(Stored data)
------------------------------------------------------------------------
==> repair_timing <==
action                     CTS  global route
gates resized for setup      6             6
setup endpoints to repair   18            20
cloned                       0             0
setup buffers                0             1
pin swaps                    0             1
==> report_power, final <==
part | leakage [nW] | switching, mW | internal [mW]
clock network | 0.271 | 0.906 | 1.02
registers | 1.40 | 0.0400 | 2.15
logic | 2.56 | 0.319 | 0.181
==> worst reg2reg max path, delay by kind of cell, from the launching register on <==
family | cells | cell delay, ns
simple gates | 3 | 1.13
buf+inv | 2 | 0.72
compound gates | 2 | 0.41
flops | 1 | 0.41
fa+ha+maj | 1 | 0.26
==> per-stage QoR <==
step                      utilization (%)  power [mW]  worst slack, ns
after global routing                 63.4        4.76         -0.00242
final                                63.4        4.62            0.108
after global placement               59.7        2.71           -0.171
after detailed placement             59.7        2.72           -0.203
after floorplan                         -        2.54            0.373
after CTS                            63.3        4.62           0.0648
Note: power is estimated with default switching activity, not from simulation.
------------------------------------------------------------------------
Take the entries above and set them all down again exactly as they read.

» **ANSWER SECTION**:
==> repair_timing <==
action                     CTS  global route
gates resized for setup      6             6
setup endpoints to repair   18            20
cloned                       0             0
setup buffers                0             1
pin swaps                    0             1
==> report_power, final <==
part | leakage [nW] | switching, mW | internal [mW]
clock network | 0.271 | 0.906 | 1.02
registers | 1.40 | 0.0400 | 2.15
logic | 2.56 | 0.319 | 0.181
==> worst reg2reg max path, delay by kind of cell, from the launching register on <==
family | cells | cell delay, ns
simple gates | 3 | 1.13
buf+inv | 2 | 0.72
compound gates | 2 | 0.41
flops | 1 | 0.41
fa+ha+maj | 1 | 0.26
==> per-stage QoR <==
step                      utilization (%)  power [mW]  worst slack, ns
after global routing                 63.4        4.76         -0.00242
final                                63.4        4.62            0.108
after global placement               59.7        2.71           -0.171
after detailed placement             59.7        2.72           -0.203
after floorplan                         -        2.54            0.373
after CTS                            63.3        4.62           0.0648
Note: power is estimated with default switching activity, not from simulation.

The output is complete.